Yeah. At least the food usually isn't in contact with the lid though.


I would have assumed (probably incorrectly) that the 'seal' which would come in contact with the glass & liquids would be a type of silicone lid, while it could be considered a type of plastic, if its a good food grade lid, I would imagine it's a bit better ?

Ironically though silicone is much harder to recycle though.


U don’t recycle plastic, you burn it in a furnace. Spread the word.


Not sure if you're serious or not, but plastic should not actually be put in the recycling bin. It almost never gets recycled, and if it does, it degrades quickly and becomes more toxic after recycling.

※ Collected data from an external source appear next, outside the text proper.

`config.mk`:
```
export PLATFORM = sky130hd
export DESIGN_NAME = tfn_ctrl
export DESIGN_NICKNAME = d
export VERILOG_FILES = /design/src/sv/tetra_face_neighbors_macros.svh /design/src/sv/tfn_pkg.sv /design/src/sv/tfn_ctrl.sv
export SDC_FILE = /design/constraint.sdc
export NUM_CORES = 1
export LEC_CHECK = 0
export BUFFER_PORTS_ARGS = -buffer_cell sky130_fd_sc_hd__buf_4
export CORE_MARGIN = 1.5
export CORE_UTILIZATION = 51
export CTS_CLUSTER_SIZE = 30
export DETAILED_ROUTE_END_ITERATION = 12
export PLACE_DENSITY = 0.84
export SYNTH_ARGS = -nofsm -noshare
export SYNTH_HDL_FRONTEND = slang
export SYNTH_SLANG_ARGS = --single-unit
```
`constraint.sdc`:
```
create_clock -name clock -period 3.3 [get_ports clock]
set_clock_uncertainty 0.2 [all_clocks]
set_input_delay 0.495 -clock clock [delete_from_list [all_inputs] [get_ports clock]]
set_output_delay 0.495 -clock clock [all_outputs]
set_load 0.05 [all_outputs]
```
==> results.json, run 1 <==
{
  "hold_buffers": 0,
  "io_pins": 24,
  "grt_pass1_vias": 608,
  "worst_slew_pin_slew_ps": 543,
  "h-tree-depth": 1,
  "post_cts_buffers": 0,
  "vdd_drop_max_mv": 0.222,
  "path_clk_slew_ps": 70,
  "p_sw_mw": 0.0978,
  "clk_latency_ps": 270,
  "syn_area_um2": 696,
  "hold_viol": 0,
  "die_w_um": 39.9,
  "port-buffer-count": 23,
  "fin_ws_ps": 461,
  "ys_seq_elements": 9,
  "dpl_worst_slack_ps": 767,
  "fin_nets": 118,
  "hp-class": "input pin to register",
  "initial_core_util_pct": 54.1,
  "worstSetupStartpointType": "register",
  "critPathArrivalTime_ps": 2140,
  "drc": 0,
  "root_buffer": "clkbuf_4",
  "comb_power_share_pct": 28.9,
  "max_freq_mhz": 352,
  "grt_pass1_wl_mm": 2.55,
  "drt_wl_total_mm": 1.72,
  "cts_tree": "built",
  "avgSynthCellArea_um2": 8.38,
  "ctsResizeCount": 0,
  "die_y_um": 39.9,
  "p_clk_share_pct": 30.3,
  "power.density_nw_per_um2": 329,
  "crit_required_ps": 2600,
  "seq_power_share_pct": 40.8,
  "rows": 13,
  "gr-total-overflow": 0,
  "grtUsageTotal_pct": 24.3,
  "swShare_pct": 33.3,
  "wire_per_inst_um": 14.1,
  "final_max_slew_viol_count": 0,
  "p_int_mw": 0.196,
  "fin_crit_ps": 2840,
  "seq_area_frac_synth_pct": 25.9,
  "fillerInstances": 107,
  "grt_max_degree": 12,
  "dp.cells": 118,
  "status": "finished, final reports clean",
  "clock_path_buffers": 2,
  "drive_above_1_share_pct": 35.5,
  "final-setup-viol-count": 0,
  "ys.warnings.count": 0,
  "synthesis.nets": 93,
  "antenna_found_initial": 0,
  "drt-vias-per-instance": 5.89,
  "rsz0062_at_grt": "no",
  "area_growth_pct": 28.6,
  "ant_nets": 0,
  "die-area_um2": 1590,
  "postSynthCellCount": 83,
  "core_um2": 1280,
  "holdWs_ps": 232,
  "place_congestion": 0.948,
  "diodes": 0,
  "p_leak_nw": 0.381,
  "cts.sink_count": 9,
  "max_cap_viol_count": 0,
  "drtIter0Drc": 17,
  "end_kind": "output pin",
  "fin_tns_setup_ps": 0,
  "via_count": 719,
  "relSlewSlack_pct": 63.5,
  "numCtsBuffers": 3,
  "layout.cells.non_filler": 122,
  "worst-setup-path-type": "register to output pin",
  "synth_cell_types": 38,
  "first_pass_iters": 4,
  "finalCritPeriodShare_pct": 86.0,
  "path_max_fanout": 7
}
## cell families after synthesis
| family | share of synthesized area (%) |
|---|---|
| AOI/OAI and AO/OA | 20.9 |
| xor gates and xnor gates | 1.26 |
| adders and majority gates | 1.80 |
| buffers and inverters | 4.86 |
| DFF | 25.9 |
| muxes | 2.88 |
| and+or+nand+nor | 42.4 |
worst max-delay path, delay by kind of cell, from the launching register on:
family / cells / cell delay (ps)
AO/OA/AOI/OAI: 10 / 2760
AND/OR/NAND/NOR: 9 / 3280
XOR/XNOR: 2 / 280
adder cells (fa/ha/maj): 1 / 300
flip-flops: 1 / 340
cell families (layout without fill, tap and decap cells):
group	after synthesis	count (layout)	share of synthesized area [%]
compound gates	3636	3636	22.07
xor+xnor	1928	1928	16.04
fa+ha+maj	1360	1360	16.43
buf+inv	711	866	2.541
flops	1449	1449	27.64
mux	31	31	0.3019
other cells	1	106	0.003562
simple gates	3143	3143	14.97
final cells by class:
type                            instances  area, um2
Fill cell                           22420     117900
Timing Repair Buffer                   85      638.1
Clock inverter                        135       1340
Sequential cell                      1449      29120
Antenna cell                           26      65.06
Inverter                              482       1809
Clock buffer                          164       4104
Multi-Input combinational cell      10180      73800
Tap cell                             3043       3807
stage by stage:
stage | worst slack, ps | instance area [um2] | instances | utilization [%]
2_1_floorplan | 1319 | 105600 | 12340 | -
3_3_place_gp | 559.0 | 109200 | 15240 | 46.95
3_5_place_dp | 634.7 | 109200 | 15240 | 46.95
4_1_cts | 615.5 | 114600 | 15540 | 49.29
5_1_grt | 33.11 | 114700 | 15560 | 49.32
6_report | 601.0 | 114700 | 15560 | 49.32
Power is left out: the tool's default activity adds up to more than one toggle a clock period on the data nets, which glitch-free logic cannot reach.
## config.mk

```make
export PLATFORM = sky130hd
export DESIGN_NAME = fault_led_beeper_annunciator
export DESIGN_NICKNAME = d
export VERILOG_FILES = /design/src/rtl/core/fledb_pkg.sv /design/src/rtl/core/fledb_tick_ctr.sv /design/src/rtl/core/fledb_annunc.sv /design/src/rtl/core/fault_led_beeper_annunciator.sv
export SDC_FILE = /design/constraint.sdc
export NUM_CORES = 1
export LEC_CHECK = 0
export ABC_CLOCK_PERIOD_IN_PS = 8900
export BUFFER_PORTS_ARGS = -buffer_cell sky130_fd_sc_hd__buf_4
export CAP_MARGIN = 25
export CORE_ASPECT_RATIO = 1.2
export CORE_MARGIN = 3
export CORE_UTILIZATION = 60
export DETAILED_ROUTE_END_ITERATION = 8
export PLACE_DENSITY = 0.85
export SLEW_MARGIN = 20
export SYNTH_ARGS = -nofsm -noshare
export SYNTH_HDL_FRONTEND = slang
export SYNTH_HIERARCHICAL = 1
export SYNTH_SLANG_ARGS = --single-unit
```

## constraint.sdc

```tcl
create_clock -name aclk -period 8.9 [get_ports aclk]
set_clock_uncertainty 0.05 [all_clocks]
set_input_delay 1.335 -clock aclk [delete_from_list [all_inputs] [get_ports aclk]]
set_output_delay 1.335 -clock aclk [all_outputs]
set_load 0.01 [all_outputs]
```

## src/rtl/core/fledb_pkg.sv

```systemverilog
// Shared types and constants for the fault LED and beeper annunciator.
package fledb_pkg;

    localparam int MOTOR_COUNT = 4;
    localparam int MOTOR_BITS  = 4;

    localparam logic [MOTOR_BITS-1:0] MOTOR_MASK =
        (MOTOR_COUNT >= MOTOR_BITS) ? {MOTOR_BITS{1'b1}}
                                    : MOTOR_BITS'((1 << MOTOR_COUNT) - 1);

    localparam logic [13:0] TICK_WRAP  = 14'd10000;
    localparam logic [6:0]  PHASE_LAST = 7'd99;
    localparam logic [4:0]  M20_LAST   = 5'd19;

    localparam logic [10:0] HZ_1000 = 11'd1000;
    localparam logic [10:0] HZ_1200 = 11'd1200;
    localparam logic [10:0] HZ_1300 = 11'd1300;
    localparam logic [10:0] HZ_1500 = 11'd1500;

    localparam logic [1:0] LINK_FAIL    = 2'd1;
    localparam logic [1:0] LINK_OFFLINE = 2'd2;

    localparam logic [1:0] CODE_NONE   = 2'd0;
    localparam logic [1:0] CODE_SINGLE = 2'd1;
    localparam logic [1:0] CODE_DOUBLE = 2'd2;

    localparam int IN_BITS  = 10;
    localparam int OUT_BITS = 19;

    typedef struct packed {
        logic                  key_pressed;
        logic [MOTOR_BITS-1:0] motor_errors;
        logic                  remote_error;
        logic                  supercap_closed;
        logic                  aux_link_error;
        logic [1:0]            link_state;
    } in_item_t;

    typedef struct packed {
        logic [10:0]           beep_freq_hz;
        logic                  beep_on;
        logic                  aux_led_lit;
        logic [MOTOR_BITS-1:0] motor_leds_lit;
        logic                  red_pin_high;
        logic                  green_pin_high;
    } out_item_t;

    typedef struct packed {
        logic [13:0] count;
        logic [6:0]  phase;
        logic [4:0]  m20;
    } tick_t;

endpackage

```

## src/rtl/core/fledb_tick_ctr.sv

```systemverilog
// Tick counter with its mod-100 phase and mod-20 companion counters.
module fledb_tick_ctr (
    input  logic            aclk,
    input  logic            aresetn,
    input  logic            advance,
    output fledb_pkg::tick_t tick_next
);

    logic [13:0] count_reg;
    logic [6:0]  phase_reg;
    logic [4:0]  m20_reg;

    always_comb begin
        if (count_reg < fledb_pkg::TICK_WRAP) begin
            tick_next.count = count_reg + 14'd1;
            tick_next.phase = (phase_reg == fledb_pkg::PHASE_LAST) ? 7'd0 : phase_reg + 7'd1;
            tick_next.m20   = (m20_reg == fledb_pkg::M20_LAST) ? 5'd0 : m20_reg + 5'd1;
        end else begin
            tick_next.count = 14'd0;
            tick_next.phase = 7'd0;
            tick_next.m20   = 5'd0;
        end
    end

    always_ff @(posedge aclk) begin
        if (!aresetn) begin
            count_reg <= 14'd0;
            phase_reg <= 7'd0;
            m20_reg   <= 5'd0;
        end else if (advance) begin
            count_reg <= tick_next.count;
            phase_reg <= tick_next.phase;
            m20_reg   <= tick_next.m20;
        end
    end

endmodule

```

## src/rtl/core/fledb_annunc.sv

```systemverilog
// Annunciator state and the per-tick pin, LED and beeper decisions.
module fledb_annunc (
    input  logic                 aclk,
    input  logic                 aresetn,
    input  logic                 advance,
    input  fledb_pkg::tick_t     tick,
    input  fledb_pkg::in_item_t  item,
    output fledb_pkg::out_item_t result
);

    logic        prev_fatal_reg, mute_reg, green_reg, red_reg, aux_reg, beep_reg;
    logic [10:0] pitch_reg;

    logic        green_next, red_next, aux_next, beep_next, mute_next, fatal;
    logic [10:0] pitch_next;
    logic [1:0]  green_mode, red_mode;
    logic [6:0]  p;
    logic [fledb_pkg::MOTOR_BITS-1:0] leds;
    logic        dbl_win, dbl_gap;

    always_comb begin
        p          = tick.phase;
        green_next = green_reg;
        red_next   = red_reg;
        aux_next   = aux_reg;
        beep_next  = beep_reg;
        pitch_next = pitch_reg;
        dbl_win    = (p > 7'd50 && p < 7'd60) || (p > 7'd70 && p < 7'd80);
        dbl_gap    = (p > 7'd60 && p < 7'd70) || p > 7'd80;

        if (item.link_state == fledb_pkg::LINK_OFFLINE) begin
            green_mode = fledb_pkg::CODE_DOUBLE;
        end else if (item.link_state == fledb_pkg::LINK_FAIL) begin
            green_mode = fledb_pkg::CODE_SINGLE;
        end else begin
            green_mode = fledb_pkg::CODE_NONE;
        end
        if (item.remote_error) begin
            red_mode = fledb_pkg::CODE_SINGLE;
        end else if (item.supercap_closed) begin
            red_mode = fledb_pkg::CODE_DOUBLE;
        end else begin
            red_mode = fledb_pkg::CODE_NONE;
        end

        case (green_mode)
            fledb_pkg::CODE_NONE: begin
                green_next = 1'b0;
            end
            fledb_pkg::CODE_SINGLE: begin
                green_next = (p >= 7'd10);
            end
            default: begin
                if (p < 7'd10 || (p > 7'd20 && p < 7'd30)) begin
                    green_next = 1'b0;
                    beep_next  = 1'b1;
                    pitch_next = (p > 7'd20) ? fledb_pkg::HZ_1000 : fledb_pkg::HZ_1300;
                end else if (p < 7'd20 || p > 7'd30) begin
                    green_next = 1'b1;
                    beep_next  = 1'b0;
                end
            end
        endcase

        if (green_mode == fledb_pkg::CODE_NONE && red_mode == fledb_pkg::CODE_NONE
                && !prev_fatal_reg) begin
            beep_next = 1'b0;
        end

        case (red_mode)
            fledb_pkg::CODE_NONE: begin
                red_next = 1'b0;
            end
            fledb_pkg::CODE_SINGLE: begin
                if (p < 7'd10) begin
                    red_next   = 1'b0;
                    beep_next  = 1'b1;
                    pitch_next = fledb_pkg::HZ_1500;
                end else begin
                    red_next  = 1'b1;
                    beep_next = 1'b0;
                end
            end
            default: begin
                if (dbl_win) begin
                    red_next   = 1'b0;
                    beep_next  = 1'b1;
                    pitch_next = (p > 7'd70) ? fledb_pkg::HZ_1200 : fledb_pkg::HZ_1000;
                end else if (dbl_gap) begin
                    red_next  = 1'b1;
                    beep_next = 1'b0;
                end
            end
        endcase

        leds  = item.motor_errors & fledb_pkg::MOTOR_MASK;
        fatal = |leds;
        if (fatal) begin
            if (tick.m20 < 5'd5) begin
                red_next   = 1'b0;
                beep_next  = 1'b1;
                pitch_next = fledb_pkg::HZ_1000;
            end else begin
                red_next  = 1'b1;
                beep_next = 1'b0;
            end
        end

        if (item.aux_link_error) begin
            if (dbl_win) begin
                aux_next   = 1'b1;
                beep_next  = 1'b1;
                pitch_next = (p > 7'd70) ? fledb_pkg::HZ_1200 : fledb_pkg::HZ_1000;
            end else if (dbl_gap) begin
                aux_next  = 1'b0;
                beep_next = 1'b0;
            end
        end else begin
            aux_next = 1'b0;
        end

        mute_next = mute_reg | item.key_pressed;
        if (mute_next) begin
            beep_next = 1'b0;
        end

        result.green_pin_high = green_next;
        result.red_pin_high   = red_next;
        result.motor_leds_lit = leds;
        result.aux_led_lit    = aux_next;
        result.beep_on        = beep_next;
        result.beep_freq_hz   = pitch_next;
    end

    always_ff @(posedge aclk) begin
        if (!aresetn) begin
            prev_fatal_reg <= 1'b0;
            mute_reg       <= 1'b0;
            green_reg      <= 1'b1;
            red_reg        <= 1'b1;
            aux_reg        <= 1'b0;
            beep_reg       <= 1'b0;
            pitch_reg      <= fledb_pkg::HZ_1000;
        end else if (advance) begin
            prev_fatal_reg <= fatal;
            mute_reg       <= mute_next;
            green_reg      <= green_next;
            red_reg        <= red_next;
            aux_reg        <= aux_next;
            beep_reg       <= beep_next;
            pitch_reg      <= pitch_next;
        end
    end

endmodule

```

## src/rtl/core/fault_led_beeper_annunciator.sv

```systemverilog
// Top level: input register, tick decision logic and output register.
// A word accepted into the input register gives its result word on m_tdata through the output register.
// Throughput: one word per cycle while m_tready is high; at most two words are in flight.
// A stalled result holds the input register, and s_tready drops once both registers are full.
// Reset (aresetn low, synchronous) empties both registers, zeroes the tick counter,
// drives green and red high, clears mute, aux and beeper, and sets the pitch to 1000 Hz.
module fault_led_beeper_annunciator (
    input  logic        aclk,
    input  logic        aresetn,
    input  logic        s_tvalid,
    output logic        s_tready,
    // link_state[1:0], aux_link_error[2], supercap_closed[3], remote_error[4],
    // motor_errors[8:5], key_pressed[9], zero[15:10]
    input  logic [15:0] s_tdata,
    output logic        m_tvalid,
    input  logic        m_tready,
    // green_pin_high[0], red_pin_high[1], motor_leds_lit[5:2], aux_led_lit[6],
    // beep_on[7], beep_freq_hz[18:8], zero[23:19]
    output logic [23:0] m_tdata
);

    logic                 in_valid_reg, in_valid_next;
    fledb_pkg::in_item_t  in_item_reg;
    logic                 out_valid_reg, out_valid_next;
    fledb_pkg::out_item_t out_item_reg;
    fledb_pkg::out_item_t result;
    fledb_pkg::tick_t     tick_next;
    logic                 advance, s_take;

    assign advance  = in_valid_reg && (!out_valid_reg || m_tready);
    assign s_tready = !in_valid_reg || advance;
    assign s_take   = s_tvalid && s_tready;

    assign in_valid_next  = s_take || (in_valid_reg && !advance);
    assign out_valid_next = advance || (out_valid_reg && !m_tready);

    fledb_tick_ctr u_tick (
        .aclk      (aclk),
        .aresetn   (aresetn),
        .advance   (advance),
        .tick_next (tick_next)
    );

    fledb_annunc u_annunc (
        .aclk    (aclk),
        .aresetn (aresetn),
        .advance (advance),
        .tick    (tick_next),
        .item    (in_item_reg),
        .result  (result)
    );

    always_ff @(posedge aclk) begin
        if (!aresetn) begin
            in_valid_reg  <= 1'b0;
            out_valid_reg <= 1'b0;
        end else begin
            in_valid_reg  <= in_valid_next;
            out_valid_reg <= out_valid_next;
        end
    end

    always_ff @(posedge aclk) begin
        if (s_take) begin
            in_item_reg <= fledb_pkg::in_item_t'(s_tdata[fledb_pkg::IN_BITS-1:0]);
        end
        if (advance) begin
            out_item_reg <= result;
        end
    end

    assign m_tvalid = out_valid_reg;
    assign m_tdata  = {{(24 - fledb_pkg::OUT_BITS){1'b0}}, out_item_reg};

endmodule

```

==> results.txt, run 1 <==
Status: completed
Die area: 7990 sq um
Placed cells: 528
R2R depth: 10
Chip height: 97.3 um
Max FO, Critical Path: 19
CP delay by family, top: simple AND/OR/NAND/NOR gates
I/O pin count: 46
Core Box Area: 6570 sq um
Power, Total: 707 uW
WS Path Type: flop to flop
H-Tree Depth: 3
Hold Crit Class: flop to flop
Reg2reg end: u_annunc/pitch_reg[7]
Final hold vios: 0
CP peak stage delay: 0.73 ns
Initial antenna violation count: 0
Residual DRC: 0
Number of global-route vias before repair: 3,262
DRT Pass-1 Iters: 5
Share of post-route cells with drive strength above 1: 0.176
VDD IR max: 0.105 mV
Gpl congestion: 0.879
Switching share of total power: 0.253
Final setup violation count: 0
TNS Setup: 0 ns
Hold bufs inserted after CTS: 0
Gr usage total: 0.242
Critical path arrival: 4.14 ns
Final Cycle Share: 0.444
Largest net degree at the start of global routing: 53
Fmax: 253 MHz
CP Data Required Time: 9.09 ns
Routed Antenna Nets: 0
Max reg flops: 19
Final slew viol count: 0
TritonCTS clock tree: built
Clk pwr share: 0.386
Number of setup buffers added after CTS: 0
Combinational share of power: 0.085
Final non-filler cell total: 545
Hold Path End: u_annunc/pitch_reg[0]
P_leak: 0.00168 uW
Input/output buffers: 34
Slowest-stage cell, CP: nor2_1
Area Overhead vs Synth: 8.67%
Share of power burned in registers: 0.529
Total gr overflow: 0
Vias per cell: 6.31
# nets final: 482
Slew headroom: 0.355
CP bufs+invs: 0
HPWL Detailed: 6260 um
Clock insertion delay at the later pin of the skew report: 0.35 ns
Power density cells: 156 nW/um^2
Synth Cell Area: 4170 sq um
Startpoint types: flop
Actual slew at the worst max-slew pin: 0.961 ns
CTS Buf Count: 9
Vias: 3,438
Critical path endpoint category: flop
Row Count: 32
Worst slack at placement: 5.06 ns
Psw: 179 uW
Diode count: 0
First-pass GRT wire length: 15,200 um
Syn_area_per_cell: 9.39 sq um
Internal: 528 uW
DR iter-0 viols: 289
Clk sinks: 74
Syn. warnings: 6
Clock root buffer: clkbuf_8
Final worst slack: 4.95 ns
Synthesized instance count: 444
RSZ-0062 raised after global routing: false
Critical-path cell list: or4_4 > a21oi_4 > nand2_4 > nor2_1 > o21ai_0 > nand3_1 > and2_4 > and4_4 > o21ai_4 > a2bb2oi_2
Initial Utilization: 0.635
Clock buffer depth: 2
Clk slew on worst S/H paths: 0.08 ns
Fin crit period: 3.95 ns
Total wire length: 9180 um
Max_cap viols: 0
Worst reg2reg startpoint: u_tick/count_reg[4]
PostCTS Resize Cnt: 0
Worst hold path depth: 2
R2r setup slk: 4.95 ns
Die Wd: 82.1 um
Hold_sp: u_annunc/pitch_reg[0]
WL/cell: 16.8 um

Plastic is garbage. If you live in a place that burns garbage for energy, that's the best fate for it.


Burning seems to be the only good idea over long-term. But someone on HN explained that there are some toxic byproducts to burning plastic. Dioxins for one. So we need some way to capture those waste and store it along with the nuclear waste lol.


There are such capture devices and they are already in use to burn trash.


You just need a catalytic converter.


Everytime I think I can do even something small to help, more clever people come along and ruin it!

Does remind me of a cool tech about plasma arc recycling.

https://www.explainthatstuff.com/plasma-arc-recycling.html

It can basically recycle anything into energy from what I briefly read.


The lid is often thermoplastic of some sort, sometimes with a rubber gasket and sometimes without.


You can buy glass bowls with glass lids.